Il richiamo del Presidente Mattarella: «Invertire la rotta. Troppi posti di lavoro persi»

Il richiamo del Presidente Mattarella: «Invertire la rotta. Troppi posti di lavoro persi»

«Troppi posti di lavoro persi e tanta capacità produttiva sono andati perduti in questi anni. Invertire la rotta è il compito che abbiamo davanti. Tutti devono fare la loro parte per vincere la sfida dell’ammodernamento del Paese», queste le parole del Capo dello Stato Mattarella alla «Giornata Qualità Italia». Aver saputo tener testa ad una congiuntura così difficile è stato un gran merito, adesso però più export e aumentare i consumi interni. Ci sono segnali positivi, possiamo vincere questa sfida solo insieme,istituzioni ed imprese.

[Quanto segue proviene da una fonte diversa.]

==> src/verilog/telemetry_pkg.sv <==
package telemetry_pkg;

  // Endpoint number that a start strobe must name
  localparam logic [3:0] ENDPOINT_ID = 4'd2;

  localparam int RECORDS_PER_FRAME = 8;
  localparam int BYTES_PER_RECORD = 3;

  // FIFO depth is 2**FIFO_ABITS entries
  localparam int FIFO_ABITS = 4;

  // One snapshot of the USB core status
  typedef struct packed {
    logic       crc_error;
    logic [3:0] usb_state;
    logic [3:0] ctl_state;
    logic [7:0] blk_state;
  } telemetry_record_t;

  // FIFO payload of a record and its end-of-frame marker
  typedef struct packed {
    logic              frame_last;
    telemetry_record_t record;
  } frame_entry_t;

  // One byte of the output stream
  typedef struct packed {
    logic [7:0] data;
    logic       last;
  } byte_beat_t;

endpackage
==> src/verilog/bulk_telemetry.sv <==
`timescale 1ns/1ps
module bulk_telemetry (
  input  logic                              clock,
  input  logic                              reset,
  input  logic                              usb_enum_i,
  input  logic                              crc_error_i,
  input  logic [3:0]                        usb_state_i,
  input  logic [3:0]                        ctl_state_i,
  input  logic [7:0]                        blk_state_i,
  input  logic                              select_i,
  input  logic                              start_i,
  input  logic [3:0]                        endpt_i,
  output logic                              m_tvalid_o,
  input  logic                              m_tready_i,
  output logic                              m_tlast_o,
  output logic [7:0]                        m_tdata_o,
  output logic [telemetry_pkg::FIFO_ABITS:0] level_o,
  output logic                              error_o
);
  import telemetry_pkg::*;

  logic              record_valid_w;
  telemetry_record_t record_w;
  logic              fifo_full_w;
  logic              write_w;
  logic              frame_last_w;
  frame_entry_t      wr_entry_w;

  logic              entry_valid_w;
  logic              entry_ready_w;
  frame_entry_t      rd_entry_w;

  logic              beat_valid_w;
  logic              beat_ready_w;
  byte_beat_t        beat_w;

  logic              error_q;

  telemetry_change_capture u_capture (
    .clock          (clock),
    .reset          (reset),
    .usb_enum_i     (usb_enum_i),
    .crc_error_i    (crc_error_i),
    .usb_state_i    (usb_state_i),
    .ctl_state_i    (ctl_state_i),
    .blk_state_i    (blk_state_i),
    .record_valid_o (record_valid_w),
    .record_o       (record_w)
  );

  // Records that meet a full FIFO are dropped
  assign write_w = record_valid_w && !fifo_full_w;

  telemetry_frame_counter u_frame_counter (
    .clock        (clock),
    .reset        (reset),
    .advance_i    (write_w),
    .frame_last_o (frame_last_w)
  );

  assign wr_entry_w.frame_last = frame_last_w;
  assign wr_entry_w.record = record_w;

  telemetry_sync_fifo #(
    .payload_t (frame_entry_t)
  ) u_fifo (
    .clock   (clock),
    .reset   (reset),
    .write_i (write_w),
    .data_i  (wr_entry_w),
    .full_o  (fifo_full_w),
    .level_o (level_o),
    .valid_o (entry_valid_w),
    .ready_i (entry_ready_w),
    .data_o  (rd_entry_w)
  );

  telemetry_byte_serializer u_serializer (
    .clock         (clock),
    .reset         (reset),
    .entry_valid_i (entry_valid_w),
    .entry_ready_o (entry_ready_w),
    .entry_i       (rd_entry_w),
    .beat_valid_o  (beat_valid_w),
    .beat_ready_i  (beat_ready_w),
    .beat_o        (beat_w)
  );

  telemetry_readout_fsm u_readout (
    .clock        (clock),
    .reset        (reset),
    .usb_enum_i   (usb_enum_i),
    .select_i     (select_i),
    .start_i      (start_i),
    .endpt_i      (endpt_i),
    .beat_valid_i (beat_valid_w),
    .beat_ready_o (beat_ready_w),
    .beat_i       (beat_w),
    .m_tvalid_o   (m_tvalid_o),
    .m_tready_i   (m_tready_i),
    .m_tlast_o    (m_tlast_o),
    .m_tdata_o    (m_tdata_o)
  );

  // Sticky overflow flag that only reset clears
  always_ff @(posedge clock) begin
    if (reset) begin
      error_q <= 1'b0;
    end else if (record_valid_w && fifo_full_w) begin
      error_q <= 1'b1;
    end
  end

  assign error_o = error_q;

endmodule

==> src/verilog/telemetry_readout_fsm.sv <==
`timescale 1ns/1ps
module telemetry_readout_fsm (
  input  logic                      clock,
  input  logic                      reset,
  input  logic                      usb_enum_i,
  input  logic                      select_i,
  input  logic                      start_i,
  input  logic [3:0]                endpt_i,
  input  logic                      beat_valid_i,
  output logic                      beat_ready_o,
  input  telemetry_pkg::byte_beat_t beat_i,
  output logic                      m_tvalid_o,
  input  logic                      m_tready_i,
  output logic                      m_tlast_o,
  output logic [7:0]                m_tdata_o
);
  import telemetry_pkg::*;

  typedef enum logic {
    IDLE,
    STREAMING
  } state_t;

  state_t state_q;
  logic   start_ok_w;
  logic   streaming_w;
  logic   end_of_frame_w;

  // Host start must name this endpoint
  assign start_ok_w = start_i && select_i && usb_enum_i && (endpt_i == ENDPOINT_ID);
  assign streaming_w = (state_q == STREAMING);
  assign end_of_frame_w = m_tvalid_o && m_tready_i && m_tlast_o;

  always_ff @(posedge clock) begin
    if (reset) begin
      state_q <= IDLE;
    end else begin
      case (state_q)
        IDLE: begin
          if (start_ok_w) begin
            state_q <= STREAMING;
          end
        end
        STREAMING: begin
          if (end_of_frame_w) begin
            state_q <= IDLE;
          end
        end
        default: state_q <= IDLE;
      endcase
    end
  end

  // Handshake only passes while selected
  assign m_tvalid_o = streaming_w && beat_valid_i;
  assign beat_ready_o = streaming_w && m_tready_i;
  assign m_tlast_o = streaming_w && beat_i.last;
  assign m_tdata_o = streaming_w ? beat_i.data : 8'h00;

endmodule

==> src/verilog/telemetry_byte_serializer.sv <==
`timescale 1ns/1ps
module telemetry_byte_serializer (
  input  logic                        clock,
  input  logic                        reset,
  input  logic                        entry_valid_i,
  output logic                        entry_ready_o,
  input  telemetry_pkg::frame_entry_t entry_i,
  output logic                        beat_valid_o,
  input  logic                        beat_ready_i,
  output telemetry_pkg::byte_beat_t   beat_o
);
  import telemetry_pkg::*;

  localparam int IW = $clog2(BYTES_PER_RECORD);
  localparam logic [IW-1:0] LAST_IDX = IW'(BYTES_PER_RECORD - 1);

  frame_entry_t  entry_q;
  logic          busy_q;
  logic [IW-1:0] index_q;
  logic          beat_done_w;
  logic          load_w;

  assign beat_done_w = busy_q && beat_ready_i;
  // Free when empty, or when the final byte is leaving this cycle
  assign entry_ready_o = !busy_q || (beat_done_w && index_q == LAST_IDX);
  assign load_w = entry_valid_i && entry_ready_o;

  // Entry being serialized
  always_ff @(posedge clock) begin
    if (load_w) begin
      entry_q <= entry_i;
    end
  end

  always_ff @(posedge clock) begin
    if (reset) begin
      busy_q  <= 1'b0;
      index_q <= '0;
    end else if (load_w) begin
      busy_q  <= 1'b1;
      index_q <= '0;
    end else if (beat_done_w) begin
      if (index_q == LAST_IDX) begin
        busy_q  <= 1'b0;
        index_q <= '0;
      end else begin
        index_q <= index_q + 1'b1;
      end
    end
  end

  // Byte format per record index
  always_comb begin
    case (index_q)
      2'd0:    beat_o.data = {entry_q.record.crc_error, 3'b000, entry_q.record.usb_state};
      2'd1:    beat_o.data = {4'b0000, entry_q.record.ctl_state};
      default: beat_o.data = entry_q.record.blk_state;
    endcase
    beat_o.last = entry_q.frame_last && (index_q == LAST_IDX);
  end

  assign beat_valid_o = busy_q;

  a_beat_stable : assert property (
    @(posedge clock) disable iff (reset)
    beat_valid_o && !beat_ready_i |=> beat_valid_o && $stable(beat_o)
  );

endmodule

==> src/verilog/telemetry_sync_fifo.sv <==
`timescale 1ns/1ps
module telemetry_sync_fifo #(
  parameter type payload_t = logic [7:0]
) (
  input  logic                            clock,
  input  logic                            reset,
  input  logic                            write_i,
  input  payload_t                        data_i,
  output logic                            full_o,
  output logic [telemetry_pkg::FIFO_ABITS:0] level_o,
  output logic                            valid_o,
  input  logic                            ready_i,
  output payload_t                        data_o
);
  import telemetry_pkg::*;

  localparam int DEPTH = 1 << FIFO_ABITS;

  payload_t mem [DEPTH];

  logic [FIFO_ABITS-1:0] wr_ptr_q;
  logic [FIFO_ABITS-1:0] rd_ptr_q;
  logic [FIFO_ABITS:0]   count_q;
  logic                  push_w;
  logic                  pop_w;

  assign push_w = write_i;
  assign pop_w = valid_o && ready_i;

  // Storage array
  always_ff @(posedge clock) begin
    if (push_w) begin
      mem[wr_ptr_q] <= data_i;
    end
  end

  always_ff @(posedge clock) begin
    if (reset) begin
      wr_ptr_q <= '0;
      rd_ptr_q <= '0;
      count_q  <= '0;
    end else begin
      if (push_w) begin
        wr_ptr_q <= wr_ptr_q + 1'b1;
      end
      if (pop_w) begin
        rd_ptr_q <= rd_ptr_q + 1'b1;
      end
      // Simultaneous push and pop leaves the count alone
      case ({push_w, pop_w})
        2'b10:   count_q <= count_q + 1'b1;
        2'b01:   count_q <= count_q - 1'b1;
        default: count_q <= count_q;
      endcase
    end
  end

  // Head entry falls through straight from the array
  assign valid_o = (count_q != '0);
  assign data_o = mem[rd_ptr_q];
  assign full_o = (count_q == (FIFO_ABITS+1)'(DEPTH));
  assign level_o = count_q;

  a_no_write_when_full : assert property (
    @(posedge clock) disable iff (reset)
    full_o |-> !write_i
  );

  a_level_in_range : assert property (
    @(posedge clock) disable iff (reset)
    level_o <= (FIFO_ABITS+1)'(DEPTH)
  );

endmodule

==> src/verilog/telemetry_frame_counter.sv <==
`timescale 1ns/1ps
module telemetry_frame_counter (
  input  logic clock,
  input  logic reset,
  input  logic advance_i,
  output logic frame_last_o
);
  import telemetry_pkg::*;

  localparam int CW = $clog2(RECORDS_PER_FRAME);
  localparam logic [CW-1:0] LAST_POS = CW'(RECORDS_PER_FRAME - 1);

  logic [CW-1:0] count_q;

  // Position of the next accepted record within its frame
  always_ff @(posedge clock) begin
    if (reset) begin
      count_q <= '0;
    end else if (advance_i) begin
      if (count_q == LAST_POS) begin
        count_q <= '0;
      end else begin
        count_q <= count_q + 1'b1;
      end
    end
  end

  assign frame_last_o = (count_q == LAST_POS);

endmodule

==> src/verilog/telemetry_change_capture.sv <==
`timescale 1ns/1ps
module telemetry_change_capture (
  input  logic                             clock,
  input  logic                             reset,
  input  logic                             usb_enum_i,
  input  logic                             crc_error_i,
  input  logic [3:0]                       usb_state_i,
  input  logic [3:0]                       ctl_state_i,
  input  logic [7:0]                       blk_state_i,
  output logic                             record_valid_o,
  output telemetry_pkg::telemetry_record_t record_o
);
  import telemetry_pkg::*;

  telemetry_record_t current_w;
  telemetry_record_t previous_q;

  assign current_w.crc_error = crc_error_i;
  assign current_w.usb_state = usb_state_i;
  assign current_w.ctl_state = ctl_state_i;
  assign current_w.blk_state = blk_state_i;

  // Status as seen on the previous clock
  always_ff @(posedge clock) begin
    if (reset) begin
      previous_q <= '0;
    end else begin
      previous_q <= current_w;
    end
  end

  // Any field change counts, but only once enumerated
  assign record_valid_o = usb_enum_i && (current_w != previous_q);
  assign record_o = current_w;

  // Strobe follows every status change seen while enumerated, and nothing else
  a_strobe_on_change : assert property (
    @(posedge clock) disable iff (reset)
    !$past(reset) |-> record_valid_o == (usb_enum_i && $changed(record_o))
  );

endmodule

==> config.mk <==
export PLATFORM = sky130hd
export DESIGN_NAME = bulk_telemetry
export DESIGN_NICKNAME = d
export VERILOG_FILES = /design/src/verilog/telemetry_pkg.sv /design/src/verilog/bulk_telemetry.sv /design/src/verilog/telemetry_readout_fsm.sv /design/src/verilog/telemetry_byte_serializer.sv /design/src/verilog/telemetry_sync_fifo.sv /design/src/verilog/telemetry_frame_counter.sv /design/src/verilog/telemetry_change_capture.sv
export SDC_FILE = /design/constraint.sdc
export NUM_CORES = 1
export LEC_CHECK = 0
export BUFFER_PORTS_ARGS = -buffer_cell sky130_fd_sc_hd__buf_4
export CORE_UTILIZATION = 45
export DETAILED_ROUTE_END_ITERATION = 6
export PLACE_DENSITY_LB_ADDON = 0.1
export SLEW_MARGIN = 20
export SYNTH_ARGS = -nofsm -noshare
export SYNTH_HDL_FRONTEND = slang
export SYNTH_HIERARCHICAL = 1
export SYNTH_SLANG_ARGS = --single-unit
==> constraint.sdc <==
create_clock -name clock -period 4 [get_ports clock]
set_input_delay 1 -clock clock [delete_from_list [all_inputs] [get_ports clock]]
set_output_delay 1 -clock clock [all_outputs]
set_load 0.1 [all_outputs]
# [Yosys cells after proc, flatten, opt, wreduce, memory -nomap -nowiden]
# Memory sizes are Yosys's and may differ from the RTL's. A register that Yosys moved wholly into a read port is not among the register bits.
# Index checks and enable logic that the tools add are counted.
[op_classes] n_addsub=6 n_eq_ne=8 muxes=13 n_bitwise=1 reduce_logical=25
[ops] op="inequality test 17 bit" n=1
[ops] op="case mux 8 bit (2 select lines)" n=1
[ops] op="logical AND 1 bit" n=15
[ops] op="case mux 5 bit (2 select lines)" n=1
[ops] op="adder 4 x 1 -> 4 bit (second input constant)" n=2
[ops] op="2-to-1 mux 8 bit" n=1
[ops] op="2-to-1 mux 1 bit" n=7
[ops] op="nonzero test 2 bit" n=3
[ops] op="adder 5 x 1 -> 5 bit (second input constant)" n=1
[ops] op="equality test 5 bit (second input constant)" n=1
[ops] op="nonzero test 5 bit" n=1
[ops] op="subtractor 5 x 1 -> 5 bit (second input constant)" n=1
[ops] op="equality test 2 x 1 -> 1 bit (second input constant)" n=2
[ops] op="equality test 2 bit (second input constant)" n=2
[ops] op="equality test 4 x 2 -> 1 bit (second input constant)" n=1
[ops] op="adder 3 x 1 -> 3 bit (second input constant)" n=1
[ops] op="equality test 3 bit (second input constant)" n=1
[ops] op="2-to-1 mux 3 bit" n=1
[ops] op="adder 2 x 1 -> 2 bit (second input constant)" n=1
[ops] op="zero test 1 bit" n=2
[ops] op="zero test 2 bit" n=1
[ops] op="2-to-1 mux 2 bit" n=1
[ops] op="case mux 1 bit (2 select lines)" n=1
[ops] op="AND reduction 2 bit" n=1
[ops] op="3 further kinds" n=3
[totals] regBits=38 ram_bits=288 input_bits=27 output_inout_bits=16 word_cells=66 n_memories=1
[mem_list] memory="u_fifo.mem" depth=16 word_bits=18 rd=1 rd_ports_with_merged_regs=1 write_ports=1 line_no="telemetry_sync_fifo.sv:19" text="payload_t mem [DEPTH];"

# [Longest topological paths before layout]
# Gate-level depths: netlist of the first run.
[logic_depth] depth_word=7 ltp_mapped=15

# [Cells and area by module]
# The synthesis of the first run kept the hierarchy.
[by_module_without_submodules] mod="telemetry_sync_fifo" n_inst=1 cells_per_inst=560 area_per_inst_um2=11798.8 seq_area_each_um2=8988.6
[by_module_without_submodules] mod="telemetry_byte_serializer" n_inst=1 cells_per_inst=56 area_per_inst_um2=848.3 seq_area_each_um2=600.6
[by_module_without_submodules] mod="telemetry_change_capture" n_inst=1 cells_per_inst=75 area_per_inst_um2=769.5 seq_area_each_um2=340.3
[by_module_without_submodules] mod="telemetry_frame_counter" n_inst=1 cells_per_inst=12 area_per_inst_um2=136.4 seq_area_each_um2=60.1
[by_module_without_submodules] mod="telemetry_readout_fsm" n_inst=1 cells_per_inst=16 area_per_inst_um2=125.1 seq_area_each_um2=20.0
[by_module_without_submodules] mod="bulk_telemetry" n_inst=1 cells_per_inst=4 area_per_inst_um2=37.5 seq_area_each_um2=20.0

# [Worst setup path after synthesis of the first run]
# Ideal clock, no wire load.
[synth_timing] path_kind="input to register" startpoint="input port blk_state_i[1]" endpoint="register u_fifo.count_q[4], in the netlist u_fifo/level_o[4]" arrival_time_ns=3.803 slack_ns=0.133 path_stages=15 n_path_buf=2 cell_sequence="xor2_1 -> nor4_1 -> nand3_1 -> o41a_1 -> and2b_2 -> clkbuf_1 -> inv_1 -> ha_1 -> buf_2 -> xor2_1 -> ha_1 -> o21ai_0 -> or3_1 -> a2111o_1 -> nand4_1"
[synth_via] elab_chain_cells=5
[synth_lines] item="start, declared" line_no="bulk_telemetry.sv:9" text="input logic [7:0] blk_state_i,"
[synth_lines] item="inequality test 17 bit *" line_no="telemetry_change_capture.sv:33" text="assign record_valid_o = usb_enum_i && (current_w != previous_q);"
[synth_lines] item="logical AND 1 bit *" line_no="telemetry_change_capture.sv:33"
[synth_lines] item="via record_valid_w" line_no="bulk_telemetry.sv:22" text="logic record_valid_w;"
[synth_lines] item="logical AND 1 bit *" line_no="bulk_telemetry.sv:52" text="assign write_w = record_valid_w && !fifo_full_w;"
[synth_lines] item="via write_w" line_no="bulk_telemetry.sv:25" text="logic write_w;"
[synth_lines] item="equality test 2 x 1 -> 1 bit / equality test 2 bit (equally long branches)" line_no="telemetry_sync_fifo.sv:50" text="case ({push_w, pop_w})"
[synth_lines] item="case mux 5 bit (2 select lines) / nonzero test 2 bit (equally long branches)"
[synth_lines] item="end signal, assigned" line_no="telemetry_sync_fifo.sv:51" text="2'b10: count_q <= count_q + 1'b1;"
[synth_lines] item="end signal, assigned" line_no="telemetry_sync_fifo.sv:52" text="2'b01: count_q <= count_q - 1'b1;"
[synth_lines] item="end signal, assigned" line_no="telemetry_sync_fifo.sv:53" text="default: count_q <= count_q;"
[synth_lines] item="end, declared" line_no="telemetry_sync_fifo.sv:23" text="logic [FIFO_ABITS:0] count_q;"
# The timed path passes the listed nets; every way through them passes the cells marked *.
# A chain may end at the register's enable or synchronous reset.

# [Worst setup path after layout of the first run]
[layout_timing] startpoint="input port blk_state_i[7]" endpoint="register u_fifo.count_q[4], in the netlist u_fifo/level_o[4]"
# Same word-level chain as after synthesis.

==> impl_metrics.csv, run 1 <==
group,metric,value,unit
worst_setup_path,start_kind,"input port",
detailed_routing,met1_length,13400,um
min_path,hold_class,"register to register",
synth,synth_ff_type,"edfxtp_1",
detailed_routing,via_count,6910,
sta,relSlewSlack,25.7,%
sta,tightest_slew,1.11,ns
detailed_routing,wl_per_cell,26.6,um
clock_network,hold_buffers,0,
synth,yosysWarnings,6,
sta,setup_viol,0,
clock_network,htree_levels,2,
die,core_area,29800,um^2
global_route,grt_util_all_layers,21.3,%
detailed_routing,drt.antenna.violating_nets,0,
sta,timing.final.crit_share,86.5,%
worst_setup_path,path_class,"input port to register",
clock_network,clk_pin_slew,0.06,ns
clock_network,cts_resized,0,
cells_and_area,finalNetCount,829,
die,die_h,177,um
synth,avgSynthCellArea,19.0,um^2
cells_and_area,fillers,2389,
detailed_routing,wl_met3,2130,um
clock_network,clkLatencyLatePin,0.51,ns
synth,ys_ff_latch,348,
synth,async_flop_share,0,%
sta,slew_viol_final,0,
sta,setup_tns,0,ns
detailed_routing,drt_iter0_markers,689,
pwr,leakage,0.00517,uW
cells_and_area,area_delta_synth_final,13.7,%
clock_network,cts_sinks,348,
detailed_routing,top_layer,"met4",
die,ios,43,
sta,clock_skew,0.0113,ns
synth,syn_area,13700,um^2
sta,final-hold-violation-count,0,
die,die_area,31200,um^2
global_route,grt-ovfl-total,0,
cells_and_area,num_antenna_cells,0,
clock_network,post-cts-setup-buffers,0,
detailed_routing,via_per_inst,5.74,
clock_network,clock_path_buffers,3,
worst_setup_path,worst-path-max-fanout,3,
clock_network,cts_tree,"built",
clock_network,cts_root_buf,"clkbuf_16",
global_route,grt_pass1_wl,46900,um
pwr,powerDensity,588,nW/um^2
detailed_routing,dr_wl_met2,15800,um
clock_network,numCtsBuffers,36,
place,routabilityCongestion,0.775,
detailed_routing,first_pass_iters,5,
run,max_cap_viol_count,0,
synth,synthDistinctLibCells,53,
pwr,total_power,9170,uW
die,die_w,177,um
synth,synth_edf_count,306,
synth,syn_inst,723,
global_route,antenna_found_initial,2,
die,num_rows,63,
global_route,grt_pass1_vias,7252,
sta,grt_setup_unrepaired,"no",
worst_setup_path,required,4.45,ns
synth,seq_area_frac_synth,73.1,%
sta,fin_crit,3.46,ns
place,place.port_buffers,42,
synth,syn_nets,761,
worst_setup_path,cp-end-kind,"register",
cells_and_area,drive_gt1_share,26.0,%
global_route,grt_max_degree,47,
worst_setup_path,critPathArrivalTime,3.90,ns
detailed_routing,wl,32000,um
detailed_routing,route.detailed.drc,0,
run_status,status,"finished, final reports clean",
sta,fmax,289,MHz
pwr,peakVddDrop,0.485,mV
place,place.detailed.hpwl,17900,um
die,start_util,46.0,%
-- cells by family after synthesis --
family,Yosys count,share of synthesized area (%)
adder cells (fa/ha/maj),11,1.00
AND/OR/NAND/NOR,139,5.68
AO/OA/AOI/OAI,61,3.40
buffers and inverters,56,2.48
XOR/XNOR,26,1.66
flip-flops,348,73.1
multiplexers,82,12.6
-- worst max-delay path, cell delays in order --
cell	delay [ns]
buf_4	0.11
xor2_1	0.14
nor4_1	0.33
nand3_1	0.14
o41a_1	0.39
and2b_2	0.23
inv_1	0.08
ha_1	0.19
xor2_1	0.18
ha_1	0.19
o21ai_0	0.08
or3_1	0.36
a2111o_1	0.39
nand4_1	0.08
-- cells in the mapped netlist, types with 6 or more instances --
cell type,n,area share (%)
dfxtp_1,42,6.1
nor2b_1,18,0.82
xnor2_1,6,0.38
ha_1,11,1.0
a22oi_1,36,2.0
buf_4,21,1.1
mux2i_1,9,0.66
and2_1,31,1.4
nand2b_1,6,0.27
edfxtp_1,306,67
nand2_1,29,0.79
clkbuf_1,12,0.33
mux4_2,70,11
nor2_1,23,0.63
xor2_1,20,1.3
inv_1,6,0.16
o21ai_0,7,0.26
buf_1,6,0.16
buf_6,6,0.49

L’occasione era la consegna agli imprenditori dei premi Leonardo per il made in Italy, un momento propizio per un richiamo alle istituzioni, alle imprese ed alla società che per vincere la sfida-lavoro serve l’impegno di tutti. I pochi segnali positivi non bastano, per avviare una congiuntura favorevole vanno uniti gli sforzi con un impegno collettivo su più fronti. Il Capo dello Stato, rivolgendosi ai numerosi imprenditori riuniti nel Salone dei Corazzieri, insiste e sottolinea questo punto fondamentale, tutti sono chiamati a fare la loro parte fino in fondo: «Deve farlo la Pubblica Amministrazione, deve farlo la politica a tutti i livelli, e infine devono farlo anche gli imprenditori perché il valore sociale dell’impresa oggi, se possibile, è ancora piu’ grande».

Aumentare quindi i consumi interni e più export, con la Politica a lottare sul fronte della corruzione, piaga intollerabile: «Tocca alla politica colpire la corruzione, responsabile di oneri e di alterazioni di competitività intollerabili per il paese e per il sistema imprese. Bisogna ridurre le lungaggini burocratiche, contrastare l’illegalità, combattere senza riserve le mafie».

Non basta che il Governo abbia saputo tenere testa alla difficile congiuntura finanziaria internazionale. Certo «è stata opera di merito», ma ora «occorre la prosecuzione sulla strada di necessarie riforme e iniziative per la crescita, concertate a livello dell’Ue».

Come può la Pubblica amministrazione contribuire fattivamente al futuro del proprio Paese? Innanzitutto «mettendo a sistema le proprie intelligenze, mantenendosi ancorata, nell’azione, ai principi della Costituzione e adeguandosi rapidamente alle potenzialità delle nuove tecnologie e alle sensibilità dei cittadini che chiedono trasparenza, semplicità degli adempimenti, coerenza delle decisioni».